Certo anche l’architettura è arte, ma funzionale a uno scopo, abitabile da situazione fisiche o concettuali. La passerella in quanto opera d’arte ambientale, calata nel suo contesto voleva spingere l’occhio a guardare più attentamente paesaggi conosciuti, a riscoprire luoghi usuali da prospettive diverse. È stata un’immensa processione, di gente su gente a camminare silenziosamente o chiassosamente in circolo, scavando orme da altri poi subito riempite. Quell’arte ha avuto quasi un valore sacrale, di questa, oggi, a Mantova, l’anima è più esplicitamente rivelata.
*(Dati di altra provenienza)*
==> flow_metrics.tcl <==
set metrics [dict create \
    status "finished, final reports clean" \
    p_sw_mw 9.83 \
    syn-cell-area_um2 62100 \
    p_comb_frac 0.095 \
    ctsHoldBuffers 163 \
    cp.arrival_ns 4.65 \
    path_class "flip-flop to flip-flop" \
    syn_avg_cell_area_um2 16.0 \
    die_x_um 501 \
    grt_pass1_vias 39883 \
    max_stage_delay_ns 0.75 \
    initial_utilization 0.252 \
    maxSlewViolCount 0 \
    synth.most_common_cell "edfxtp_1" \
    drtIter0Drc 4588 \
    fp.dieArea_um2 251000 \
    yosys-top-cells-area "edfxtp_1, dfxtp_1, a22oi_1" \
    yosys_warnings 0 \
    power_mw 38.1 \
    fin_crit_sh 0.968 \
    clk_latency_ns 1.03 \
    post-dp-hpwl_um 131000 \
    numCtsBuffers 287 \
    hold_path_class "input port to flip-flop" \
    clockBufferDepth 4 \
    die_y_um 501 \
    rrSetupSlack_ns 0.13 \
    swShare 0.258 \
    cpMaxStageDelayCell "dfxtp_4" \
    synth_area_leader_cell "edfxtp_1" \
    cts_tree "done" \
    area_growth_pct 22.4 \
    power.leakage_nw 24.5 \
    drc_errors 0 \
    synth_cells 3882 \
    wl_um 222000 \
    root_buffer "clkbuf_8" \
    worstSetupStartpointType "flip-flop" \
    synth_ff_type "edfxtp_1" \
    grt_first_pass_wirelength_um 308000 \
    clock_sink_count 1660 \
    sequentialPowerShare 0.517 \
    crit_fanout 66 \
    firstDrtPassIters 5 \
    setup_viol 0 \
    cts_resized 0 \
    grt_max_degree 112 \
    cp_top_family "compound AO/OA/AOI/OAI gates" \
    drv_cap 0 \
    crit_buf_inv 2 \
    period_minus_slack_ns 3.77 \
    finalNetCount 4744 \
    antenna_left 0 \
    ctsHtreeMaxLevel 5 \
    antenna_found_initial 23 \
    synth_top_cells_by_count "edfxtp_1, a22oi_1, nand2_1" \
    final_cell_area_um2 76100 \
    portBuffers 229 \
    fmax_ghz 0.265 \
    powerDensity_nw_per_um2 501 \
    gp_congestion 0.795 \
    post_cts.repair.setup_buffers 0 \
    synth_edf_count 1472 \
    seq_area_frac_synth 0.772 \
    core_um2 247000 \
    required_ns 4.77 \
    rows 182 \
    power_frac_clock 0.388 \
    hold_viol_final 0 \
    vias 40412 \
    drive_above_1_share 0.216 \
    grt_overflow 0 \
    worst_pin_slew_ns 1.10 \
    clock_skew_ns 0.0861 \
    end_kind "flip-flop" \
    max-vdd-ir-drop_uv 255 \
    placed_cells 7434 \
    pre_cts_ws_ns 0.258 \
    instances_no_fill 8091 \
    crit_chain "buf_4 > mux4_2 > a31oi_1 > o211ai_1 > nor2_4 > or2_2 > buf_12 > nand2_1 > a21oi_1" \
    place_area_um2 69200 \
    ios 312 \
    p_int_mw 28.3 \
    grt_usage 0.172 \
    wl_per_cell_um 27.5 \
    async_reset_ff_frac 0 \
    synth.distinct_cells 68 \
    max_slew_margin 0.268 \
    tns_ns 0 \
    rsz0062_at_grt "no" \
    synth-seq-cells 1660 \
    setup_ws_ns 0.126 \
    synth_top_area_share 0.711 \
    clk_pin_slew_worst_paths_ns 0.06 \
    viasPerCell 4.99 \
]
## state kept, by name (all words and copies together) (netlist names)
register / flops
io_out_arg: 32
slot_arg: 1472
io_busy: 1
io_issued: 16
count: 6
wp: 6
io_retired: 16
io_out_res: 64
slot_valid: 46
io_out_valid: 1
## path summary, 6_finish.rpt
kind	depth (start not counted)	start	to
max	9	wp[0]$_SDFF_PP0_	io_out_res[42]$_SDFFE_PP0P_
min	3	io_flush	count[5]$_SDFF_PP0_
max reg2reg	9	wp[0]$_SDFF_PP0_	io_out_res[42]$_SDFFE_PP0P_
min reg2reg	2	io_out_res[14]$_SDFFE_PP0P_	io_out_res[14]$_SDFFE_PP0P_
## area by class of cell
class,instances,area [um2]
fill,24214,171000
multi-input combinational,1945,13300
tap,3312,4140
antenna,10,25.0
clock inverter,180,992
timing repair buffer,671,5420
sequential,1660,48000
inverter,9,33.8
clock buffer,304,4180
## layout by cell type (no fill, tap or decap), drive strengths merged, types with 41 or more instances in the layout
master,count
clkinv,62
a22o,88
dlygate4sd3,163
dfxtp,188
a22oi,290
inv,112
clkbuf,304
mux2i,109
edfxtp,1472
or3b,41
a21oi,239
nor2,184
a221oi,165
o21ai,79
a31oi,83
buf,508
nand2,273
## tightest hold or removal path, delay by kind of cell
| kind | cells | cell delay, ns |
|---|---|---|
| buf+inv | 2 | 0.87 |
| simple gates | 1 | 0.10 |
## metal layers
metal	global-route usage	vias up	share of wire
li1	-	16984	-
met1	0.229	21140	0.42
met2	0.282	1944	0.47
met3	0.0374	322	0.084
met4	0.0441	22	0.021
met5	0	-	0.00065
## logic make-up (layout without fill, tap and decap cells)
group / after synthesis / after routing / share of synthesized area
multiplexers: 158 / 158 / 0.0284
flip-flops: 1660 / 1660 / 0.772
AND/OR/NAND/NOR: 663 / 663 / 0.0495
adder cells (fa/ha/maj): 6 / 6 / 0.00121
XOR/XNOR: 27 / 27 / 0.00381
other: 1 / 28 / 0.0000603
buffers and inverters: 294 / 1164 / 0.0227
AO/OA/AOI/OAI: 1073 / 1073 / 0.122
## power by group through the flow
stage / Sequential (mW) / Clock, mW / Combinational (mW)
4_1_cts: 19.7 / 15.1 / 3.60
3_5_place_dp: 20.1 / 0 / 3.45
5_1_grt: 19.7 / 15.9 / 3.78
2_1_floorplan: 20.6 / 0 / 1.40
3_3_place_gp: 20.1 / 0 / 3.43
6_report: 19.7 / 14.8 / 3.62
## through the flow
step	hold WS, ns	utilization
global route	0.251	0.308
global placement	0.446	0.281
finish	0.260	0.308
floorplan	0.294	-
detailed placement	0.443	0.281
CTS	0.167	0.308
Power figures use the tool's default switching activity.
===== config.mk =====
export PLATFORM = sky130hd
export DESIGN_NAME = bol_video_rx
export DESIGN_NICKNAME = d
export VERILOG_FILES = /design/src/rtl/bol_video_rx_pkg.sv /design/src/rtl/bol_rx_fifo.sv /design/src/rtl/bol_video_rx.sv
export SDC_FILE = /design/constraint.sdc
export NUM_CORES = 1
export LEC_CHECK = 0
export ABC_AREA = 1
export CAP_MARGIN = 10
export CORE_MARGIN = 1
export CORE_UTILIZATION = 44
export DETAILED_ROUTE_END_ITERATION = 7
export PLACE_DENSITY = 0.58
export SLEW_MARGIN = 20
export SYNTH_ARGS = -nofsm -noshare
export SYNTH_HDL_FRONTEND = slang
export SYNTH_SLANG_ARGS = --single-unit

===== constraint.sdc =====
create_clock -name CLK -period 10.31 [get_ports CLK]
set_input_delay 2.062 -clock CLK [delete_from_list [all_inputs] [get_ports CLK]]
set_output_delay 2.062 -clock CLK [all_outputs]
set_load 0.01 [all_outputs]
**src/rtl/multi_clock_divider.sv**
```systemverilog
// Multi-channel programmable clock divider with double-buffered factor/high settings.
// Define MCD_SYNC_EN to add the sync_i input that phase-aligns all enabled channels.
module multi_clock_divider #(
  parameter int CHANNELS = 4,
  parameter int WIDTH    = 16
) (
  input  logic                      clk_i,
  input  logic                      reset,
  input  logic [CHANNELS-1:0]       en_i,
  input  logic [CHANNELS-1:0]       load_i,
  input  logic [CHANNELS*WIDTH-1:0] factor_i,
  input  logic [CHANNELS*WIDTH-1:0] high_i,
  output logic [CHANNELS-1:0]       clk_o,
  output logic [CHANNELS-1:0]       tick_o
`ifdef MCD_SYNC_EN
  ,
  input  logic                      sync_i
`endif
);

  logic sync_w;
`ifdef MCD_SYNC_EN
  assign sync_w = sync_i;
`else
  assign sync_w = 1'b0;
`endif

  for (genvar n = 0; n < CHANNELS; n++) begin : g_ch
    logic [WIDTH-1:0] count;
    logic [WIDTH-1:0] act_f, act_h;
    logic [WIDTH-1:0] pend_f, pend_h;
    logic             pend;
    logic             clk_q, tick_q;
    logic [WIDTH-1:0] eff_f, eff_h, new_f, new_h;
    logic             boundary;

    assign new_f    = factor_i[n*WIDTH +: WIDTH];
    assign new_h    = high_i[n*WIDTH +: WIDTH];
    assign eff_f    = (act_f < WIDTH'(2)) ? WIDTH'(2) : act_f;
    assign eff_h    = (act_h > eff_f) ? eff_f : act_h;
    assign boundary = (count == eff_f - WIDTH'(1));

    // NOTE: all state here uses non-blocking assignments so every register samples
    // the pre-edge values; blocking would make the result depend on statement order.
    always_ff @(posedge clk_i) begin
      if (reset) begin
        count  <= '0;
        act_f  <= WIDTH'(2);
        act_h  <= WIDTH'(1);
        pend_f <= '0;
        pend_h <= '0;
        pend   <= 1'b0;
        clk_q  <= 1'b0;
        tick_q <= 1'b0;
      end else if (!en_i[n] || sync_w) begin
        // Idle/resync: hold phase at zero and apply settings immediately.
        count  <= '0;
        clk_q  <= 1'b0;
        tick_q <= 1'b0;
        pend   <= 1'b0;
        if (load_i[n]) begin
          act_f <= new_f;
          act_h <= new_h;
        end else if (pend) begin
          act_f <= pend_f;
          act_h <= pend_h;
        end
      end else begin
        count  <= boundary ? '0 : count + WIDTH'(1);
        clk_q  <= (count >= eff_f - eff_h);
        // Tick from count==0 so it lands in the first (low) output cycle of the period.
        tick_q <= (count == '0);
        if (load_i[n]) begin
          if (boundary) begin
            act_f <= new_f;
            act_h <= new_h;
            pend  <= 1'b0;
          end else begin
            pend_f <= new_f;
            pend_h <= new_h;
            pend   <= 1'b1;
          end
        end else if (boundary && pend) begin
          act_f <= pend_f;
          act_h <= pend_h;
          pend  <= 1'b0;
        end
      end
    end

    assign clk_o[n]  = clk_q;
    assign tick_o[n] = tick_q;
  end

endmodule
```
**config.mk**
```make
export PLATFORM = sky130hd
export DESIGN_NAME = multi_clock_divider
export DESIGN_NICKNAME = d
export VERILOG_FILES = /design/src/rtl/multi_clock_divider.sv
export SDC_FILE = /design/constraint.sdc
export NUM_CORES = 1
export LEC_CHECK = 0
export CAP_MARGIN = 10
export CORE_MARGIN = 1.5
export CORE_UTILIZATION = 50
export CTS_CLUSTER_DIAMETER = 50
export CTS_CLUSTER_SIZE = 28
export DETAILED_ROUTE_END_ITERATION = 10
export GPL_TIMING_DRIVEN = 0
export PLACE_DENSITY_LB_ADDON = 0.3
export SKIP_CTS_REPAIR_TIMING = 1
export SLEW_MARGIN = 20
export SYNTH_ARGS = -nofsm -noshare
export SYNTH_HDL_FRONTEND = slang
export SYNTH_SLANG_ARGS = --single-unit
```
**constraint.sdc**
```tcl
create_clock -name clk_i -period 6.2 [get_ports clk_i]
set_input_delay 1.24 -clock clk_i [delete_from_list [all_inputs] [get_ports clk_i]]
set_output_delay 1.24 -clock clk_i [all_outputs]
set_load 0.005 [all_outputs]
```
==> results.cfg <==
[outcome]
status = finished clean

[yosys]
syn_avg_cell_area_um2 = 8.43
synth_cells = 2709
async_flop_share_pct = 0
synth_warnings = 0
yosys_most_used_dff = dfxtp_1
synth.distinct_cells = 74
ys_seq_elements = 332
ys_seq_area_share_pct = 29.1
synth_edf_count = 0
syn_nets = 3051
syn_area_mm2 = 0.0228

[global_routing]
antenna_found_initial = 2
grt_overflow = 0
grt_max_degree = 21
grt_usage_pct = 27.2
grt_pass1_wl_um = 104000
grt_pass1_vias = 20200

[worst_setup_path]
cp.required_ns = 6.63
crit_path_max_fanout = 8
crit_path_end_kind = flop
reg2reg_from = g_ch[2].act_f[9]$_SDFFE_PP0P_
r2r_cells = 27
startpoint = g_ch[2].act_f[9]$_SDFFE_PP0P_
rrSetupSlack_ns = 0.28
cp.arrival_ns = 6.35
startpoint_type = flop
r2r-end = g_ch[2].clk_q$_SDFF_PP0_
critical_path_class = reg2reg
crit_end = g_ch[2].clk_q$_SDFF_PP0_

[sta]
hold_viol = 0
worstMarginPinSlew_ns = 0.984
slew-limit-headroom_pct = 34.4
whs_ns = 0.474
setup_viol = 0
min_period_ns = 5.92
fmax_ghz = 0.169
skew_ns = 0.0199
post-route-period-util_pct = 95.5
slew_violations = 0

[route]
drcViolationCount = 0
post_drt_via_cell_ratio = 5.84
wl_um = 65400
vias = 20700
ant_nets = 0
drtIter0Drc = 1382
drt_first_pass_iters = 5
wl_per_cell_um = 18.5

[placement]
dpl-instance-area_mm2 = 0.0250
dp_hpwl_um = 51100
port_buffers = 142
gp_congestion = 0.917

[cells_and_area]
area_growth_pct = 18.7
fin_area_mm2 = 0.0271
fin_nets = 3248
drive_above_1_share_pct = 9.85
diodes = 0

[floorplanning]
core_area_mm2 = 0.0452
start_util_pct = 50.5
row_count = 78
fp.dieW_um = 217
die_y_um = 217
die-area_mm2 = 0.0469
io_pins = 146

[clock_tree]
cts-htree-levels = 2
numCtsBuffers = 37
cts_tree = done
path_clk_slew_ns = 0.06
cts-root-buf = clkbuf_16
cts.sinks = 332
insertion_delay_ns = 0.58
clk_path_buf_depth = 3

[hold_path]
hp-start = g_ch[1].pend_h[9]$_SDFFE_PP0P_
hold_path_class = reg2reg

[power_and_ir_drop]
p_per_area_mw_per_mm2 = 271
p_leak_nw = 11.1
vdd_drop_max_uv = 255

[run]
maxCapViolCount = 0
==> layout by cell type (no fill, tap or decap), drive strengths merged, types with 8 or more instances in the layout <==
| cell | instances |
|---|---|
| clkinv | 9 |
| nand2b | 87 |
| and3 | 29 |
| o31ai | 10 |
| mux2i | 261 |
| a2111oi | 11 |
| inv | 117 |
| nor2 | 339 |
| and4 | 8 |
| nor3 | 60 |
| dfxtp | 332 |
| nand3 | 59 |
| a31oi | 10 |
| nand2 | 100 |
| ha | 200 |
| xnor2 | 84 |
| clkdlybuf4s50 | 142 |
| a21o | 37 |
| a211oi | 124 |
| nor2b | 59 |
| o21a | 35 |
| or4 | 21 |
| nand4 | 43 |
| o21ai | 70 |
| nor4 | 33 |
| or3 | 34 |
| buf | 71 |
| a21oi | 101 |
| mux2 | 31 |
| or2 | 15 |
| xor2 | 92 |
| clkbuf | 198 |
| o41ai | 9 |
| o211ai | 11 |
==> worst max-delay path: stages, from the launching register on <==
cell and delay, ns:
dfxtp_4 0.39, or4_4 0.56, nor3_4 0.23, nand2_1 0.11, nand2b_1 0.14, inv_2 0.09
ha_1 0.29, a21oi_1 0.14, o21ai_1 0.13, a2111oi_4 0.38, a21oi_4 0.15, buf_8 0.15
o21ai_2 0.13, ha_2 0.20, fa_2 0.22, nor2b_2 0.05, o21ai_2 0.23, a21boi_2 0.10
o41ai_2 0.37, o2111ai_1 0.18, a31o_2 0.27, a21oi_2 0.16, xor2_1 0.17, ha_1 0.27
nand3_1 0.13, nor2_1 0.07, a2111oi_2 0.32, a21oi_1 0.13
==> cells in the mapped netlist (5+ instances only) <==
cell / n / share of area, %
nand4_1: 43 / 1.2
o21a_1: 35 / 1.2
buf_4: 8 / 0.26
dfxtp_1: 332 / 29
nor3b_1: 7 / 0.23
or2_2: 14 / 0.38
o31ai_1: 10 / 0.33
a21o_1: 37 / 1.2
mux2_2: 31 / 1.5
xor2_1: 92 / 3.5
buf_2: 17 / 0.37
nand2b_1: 87 / 2.4
nor3_1: 59 / 1.3
ha_1: 200 / 11
a221o_1: 5 / 0.22
o2111ai_1: 7 / 0.27
or4_1: 20 / 0.66
xnor2_1: 84 / 3.2
a31oi_1: 10 / 0.27
and4_1: 8 / 0.31
a21oi_1: 101 / 2.2
a2111oi_0: 11 / 0.42
o41ai_1: 7 / 0.27
nor4b_1: 6 / 0.23
nand3_1: 59 / 1.3
nand2_1: 100 / 1.6
and3_1: 29 / 0.79
o211ai_1: 11 / 0.36
clkbuf_1: 178 / 2.9
or3_1: 34 / 0.93
a21boi_0: 6 / 0.20
nor4_1: 32 / 0.88
inv_1: 105 / 1.7
buf_6: 6 / 0.30
mux2i_1: 261 / 11
nor2_1: 338 / 5.6
o21ai_0: 68 / 1.5
a211oi_1: 124 / 4.1
nor2b_1: 59 / 1.6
image-1-1All’occhio superficiale sono apparentemente simili, ma sono pesi diversi a galleggiare su acque vicine. Anche L’Arcipelago di Ocno vuole solleticare l’approccio dell’uomo alla terra, o meglio all’acqua, ai suoi (o altrui) paesaggi, far risentire, visceralmente, il proprio essere in natura. Questo scopo è arricchito, perché condito di altre iniziative, che di volta in volta spostano il fuoco dell’attenzione. Ma è godibile anche in sé, per mezzo di visite mirate all’Arcipelago nei pomeriggi o nelle serate a questo predisposte, su appuntamento.

La tratta di attraversamento ha un costo di 5 euro, mentre la visita e gli eventi collaterali sono gratuiti. Sul sito www.mantova2016.it è possibile prendere visione del programma completo. La programmazione è curata da Fondazione Mantova Capitale Europea dello Spettacolo, in collaborazione con il Settore Cultura del Comune di Mantova.

Il fine del progetto è quello di creare un nuovo polo di riferimento per la vita culturale urbana. Delle agorà, luoghi di aggregazione sparpagliabili e moltiplicabili a seconda del contesto e del palinsesto, ogni anno. Un’occasione anche per chiedere gli investimenti necessari per il risanamento, come previsto dal contratto del fiume.

Il complesso è stato battezzato domenica 11 settembre sulle note della Settima di Beethoven, concerto dell’Orchestra da Camera di Mantova, diretto da Umberto Benedetti Michelangeli: ha registrato il tutto esaurito ma si è potuto partecipare anche da lontano, spalmati sulla riva a godere della splendida invenzione degli amplificatori.

Anche il palinsesto delle prossime settimane è goloso: lezioni di yoga, visite guidate, la domenica l’immancabile appuntamento con i laboratori per bambini. Il venerdì eventi speciali, spettacoli, performance, installazioni sonore e durante la settimana sono incastrate serate di lettura del cielo astronomico.